Work out how many lines in these entries include the string "declaration", and give only that figure.

--

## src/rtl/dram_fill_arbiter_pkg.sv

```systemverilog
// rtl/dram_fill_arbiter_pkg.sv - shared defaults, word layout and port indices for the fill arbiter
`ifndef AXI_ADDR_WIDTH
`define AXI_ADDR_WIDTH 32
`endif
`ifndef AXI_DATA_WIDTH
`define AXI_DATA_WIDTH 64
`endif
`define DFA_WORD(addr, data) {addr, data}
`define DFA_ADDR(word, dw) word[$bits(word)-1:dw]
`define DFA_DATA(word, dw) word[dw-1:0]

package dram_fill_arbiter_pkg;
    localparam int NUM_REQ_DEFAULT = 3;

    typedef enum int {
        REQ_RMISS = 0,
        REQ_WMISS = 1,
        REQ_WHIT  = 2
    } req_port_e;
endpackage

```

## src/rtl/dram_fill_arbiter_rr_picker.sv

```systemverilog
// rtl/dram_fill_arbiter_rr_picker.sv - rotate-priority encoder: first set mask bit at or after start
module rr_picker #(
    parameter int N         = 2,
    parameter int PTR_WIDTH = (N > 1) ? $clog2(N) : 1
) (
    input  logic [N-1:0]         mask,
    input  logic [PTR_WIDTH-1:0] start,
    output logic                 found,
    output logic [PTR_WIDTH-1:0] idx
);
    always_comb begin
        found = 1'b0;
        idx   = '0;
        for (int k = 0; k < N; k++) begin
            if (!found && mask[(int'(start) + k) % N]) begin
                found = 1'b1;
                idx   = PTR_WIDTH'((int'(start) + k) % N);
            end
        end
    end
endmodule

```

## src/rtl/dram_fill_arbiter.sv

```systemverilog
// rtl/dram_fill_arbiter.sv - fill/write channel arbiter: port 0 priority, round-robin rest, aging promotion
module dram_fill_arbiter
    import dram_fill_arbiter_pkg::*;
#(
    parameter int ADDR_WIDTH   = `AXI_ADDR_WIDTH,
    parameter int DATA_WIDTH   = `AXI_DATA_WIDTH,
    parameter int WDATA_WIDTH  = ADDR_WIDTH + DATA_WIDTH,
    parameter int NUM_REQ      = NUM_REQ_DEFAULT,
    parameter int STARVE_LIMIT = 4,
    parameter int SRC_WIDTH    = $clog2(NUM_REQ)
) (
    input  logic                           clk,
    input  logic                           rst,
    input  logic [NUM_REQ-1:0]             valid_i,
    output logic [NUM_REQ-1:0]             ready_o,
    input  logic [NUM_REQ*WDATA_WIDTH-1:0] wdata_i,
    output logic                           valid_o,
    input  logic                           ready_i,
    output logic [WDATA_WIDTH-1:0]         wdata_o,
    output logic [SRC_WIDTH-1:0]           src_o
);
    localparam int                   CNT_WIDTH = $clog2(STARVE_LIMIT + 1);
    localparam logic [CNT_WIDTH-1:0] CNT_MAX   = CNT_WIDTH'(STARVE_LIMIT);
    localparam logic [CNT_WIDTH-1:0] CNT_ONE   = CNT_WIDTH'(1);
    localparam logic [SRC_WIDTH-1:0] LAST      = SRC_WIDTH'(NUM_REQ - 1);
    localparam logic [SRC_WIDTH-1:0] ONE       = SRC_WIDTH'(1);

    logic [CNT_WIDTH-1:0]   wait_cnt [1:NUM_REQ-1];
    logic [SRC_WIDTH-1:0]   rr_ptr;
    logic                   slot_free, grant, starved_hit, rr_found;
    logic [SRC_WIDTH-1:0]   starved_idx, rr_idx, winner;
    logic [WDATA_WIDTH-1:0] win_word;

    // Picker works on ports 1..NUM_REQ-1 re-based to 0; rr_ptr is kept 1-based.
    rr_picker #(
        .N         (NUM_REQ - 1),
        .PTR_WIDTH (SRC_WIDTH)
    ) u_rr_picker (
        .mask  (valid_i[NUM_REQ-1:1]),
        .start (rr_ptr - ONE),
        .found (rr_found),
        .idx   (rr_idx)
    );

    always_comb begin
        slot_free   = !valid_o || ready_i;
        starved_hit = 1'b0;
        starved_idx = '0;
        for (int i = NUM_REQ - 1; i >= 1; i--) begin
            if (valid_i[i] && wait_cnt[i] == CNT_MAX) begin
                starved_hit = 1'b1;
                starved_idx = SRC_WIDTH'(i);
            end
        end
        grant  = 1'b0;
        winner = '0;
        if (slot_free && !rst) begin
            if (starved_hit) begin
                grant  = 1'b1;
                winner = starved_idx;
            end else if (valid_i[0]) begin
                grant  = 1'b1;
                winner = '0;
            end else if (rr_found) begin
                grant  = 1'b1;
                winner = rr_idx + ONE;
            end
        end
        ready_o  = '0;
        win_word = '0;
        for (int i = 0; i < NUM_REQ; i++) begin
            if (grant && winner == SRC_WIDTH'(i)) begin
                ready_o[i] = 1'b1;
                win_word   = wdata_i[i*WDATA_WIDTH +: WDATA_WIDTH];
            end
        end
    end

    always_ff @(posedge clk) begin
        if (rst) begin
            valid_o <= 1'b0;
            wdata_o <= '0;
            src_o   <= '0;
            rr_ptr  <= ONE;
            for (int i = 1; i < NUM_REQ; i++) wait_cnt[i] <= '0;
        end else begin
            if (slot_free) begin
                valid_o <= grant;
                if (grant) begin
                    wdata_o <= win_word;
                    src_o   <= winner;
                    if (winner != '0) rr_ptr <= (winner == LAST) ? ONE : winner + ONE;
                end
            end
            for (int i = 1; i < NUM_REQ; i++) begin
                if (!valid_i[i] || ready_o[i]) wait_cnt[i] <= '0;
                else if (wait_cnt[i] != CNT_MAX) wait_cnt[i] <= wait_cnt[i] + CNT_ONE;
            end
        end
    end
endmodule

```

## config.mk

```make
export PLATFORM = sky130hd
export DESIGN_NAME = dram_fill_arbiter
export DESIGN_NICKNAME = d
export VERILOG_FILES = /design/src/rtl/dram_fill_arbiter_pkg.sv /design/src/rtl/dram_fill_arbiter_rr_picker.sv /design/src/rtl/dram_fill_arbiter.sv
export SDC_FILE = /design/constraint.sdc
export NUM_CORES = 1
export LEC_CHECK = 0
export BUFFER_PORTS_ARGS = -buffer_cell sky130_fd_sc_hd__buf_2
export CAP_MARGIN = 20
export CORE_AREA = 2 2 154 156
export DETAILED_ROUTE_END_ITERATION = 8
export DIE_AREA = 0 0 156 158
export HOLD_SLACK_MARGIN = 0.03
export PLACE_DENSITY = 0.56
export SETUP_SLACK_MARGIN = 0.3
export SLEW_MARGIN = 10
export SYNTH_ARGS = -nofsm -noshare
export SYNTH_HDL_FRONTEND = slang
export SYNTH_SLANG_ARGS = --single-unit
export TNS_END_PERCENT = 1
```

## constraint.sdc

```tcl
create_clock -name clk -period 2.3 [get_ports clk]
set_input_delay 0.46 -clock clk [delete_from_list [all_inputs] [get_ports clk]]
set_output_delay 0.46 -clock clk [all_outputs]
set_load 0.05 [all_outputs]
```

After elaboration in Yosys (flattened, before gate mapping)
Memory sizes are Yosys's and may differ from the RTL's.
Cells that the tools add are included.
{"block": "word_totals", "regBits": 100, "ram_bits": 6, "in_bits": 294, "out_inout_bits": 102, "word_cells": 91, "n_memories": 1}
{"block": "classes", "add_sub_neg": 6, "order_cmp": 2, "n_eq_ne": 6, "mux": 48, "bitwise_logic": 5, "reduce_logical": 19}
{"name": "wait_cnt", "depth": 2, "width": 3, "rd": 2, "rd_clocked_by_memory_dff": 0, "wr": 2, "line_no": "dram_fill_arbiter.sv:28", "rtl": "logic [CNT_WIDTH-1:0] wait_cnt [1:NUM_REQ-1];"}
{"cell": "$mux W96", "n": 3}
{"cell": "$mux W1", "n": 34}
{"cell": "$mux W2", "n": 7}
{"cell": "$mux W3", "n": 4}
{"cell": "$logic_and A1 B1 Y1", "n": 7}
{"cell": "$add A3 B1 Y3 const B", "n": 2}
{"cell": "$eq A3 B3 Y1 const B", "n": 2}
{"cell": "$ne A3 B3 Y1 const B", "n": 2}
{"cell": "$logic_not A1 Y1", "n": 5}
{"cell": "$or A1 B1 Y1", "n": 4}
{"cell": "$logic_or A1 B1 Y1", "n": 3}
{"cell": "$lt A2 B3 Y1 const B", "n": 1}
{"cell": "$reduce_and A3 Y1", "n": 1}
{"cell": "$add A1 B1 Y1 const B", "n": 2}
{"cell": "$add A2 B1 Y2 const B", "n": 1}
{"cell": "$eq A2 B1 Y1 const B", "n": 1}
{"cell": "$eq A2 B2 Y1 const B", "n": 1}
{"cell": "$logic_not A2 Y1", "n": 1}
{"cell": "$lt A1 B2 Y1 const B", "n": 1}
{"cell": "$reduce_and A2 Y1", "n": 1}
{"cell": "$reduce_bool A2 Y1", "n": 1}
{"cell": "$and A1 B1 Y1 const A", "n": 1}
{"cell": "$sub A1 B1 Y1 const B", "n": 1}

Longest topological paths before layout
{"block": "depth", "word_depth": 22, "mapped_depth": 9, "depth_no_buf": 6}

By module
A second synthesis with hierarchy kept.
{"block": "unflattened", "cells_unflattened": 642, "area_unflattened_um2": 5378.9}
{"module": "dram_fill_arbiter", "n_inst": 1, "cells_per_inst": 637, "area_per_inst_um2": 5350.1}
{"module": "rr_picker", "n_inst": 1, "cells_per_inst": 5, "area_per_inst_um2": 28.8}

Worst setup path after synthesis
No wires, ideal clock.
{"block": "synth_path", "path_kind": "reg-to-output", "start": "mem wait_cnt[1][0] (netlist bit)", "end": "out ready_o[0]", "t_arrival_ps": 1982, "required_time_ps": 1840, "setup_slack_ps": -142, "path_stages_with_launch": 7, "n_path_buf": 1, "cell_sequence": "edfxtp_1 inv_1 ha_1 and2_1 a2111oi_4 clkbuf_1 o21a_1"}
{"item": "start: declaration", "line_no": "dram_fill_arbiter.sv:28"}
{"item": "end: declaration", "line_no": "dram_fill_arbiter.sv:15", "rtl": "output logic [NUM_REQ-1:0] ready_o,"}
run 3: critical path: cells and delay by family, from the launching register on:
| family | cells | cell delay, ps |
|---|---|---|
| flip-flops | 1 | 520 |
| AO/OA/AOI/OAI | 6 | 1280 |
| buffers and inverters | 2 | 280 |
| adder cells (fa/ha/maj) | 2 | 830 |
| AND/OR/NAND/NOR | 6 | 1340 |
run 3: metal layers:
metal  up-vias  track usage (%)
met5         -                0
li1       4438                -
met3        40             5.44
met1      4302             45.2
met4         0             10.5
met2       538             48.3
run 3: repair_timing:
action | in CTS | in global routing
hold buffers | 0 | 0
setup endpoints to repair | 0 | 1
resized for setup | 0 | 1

--

• [RESPONSE BOX]:
2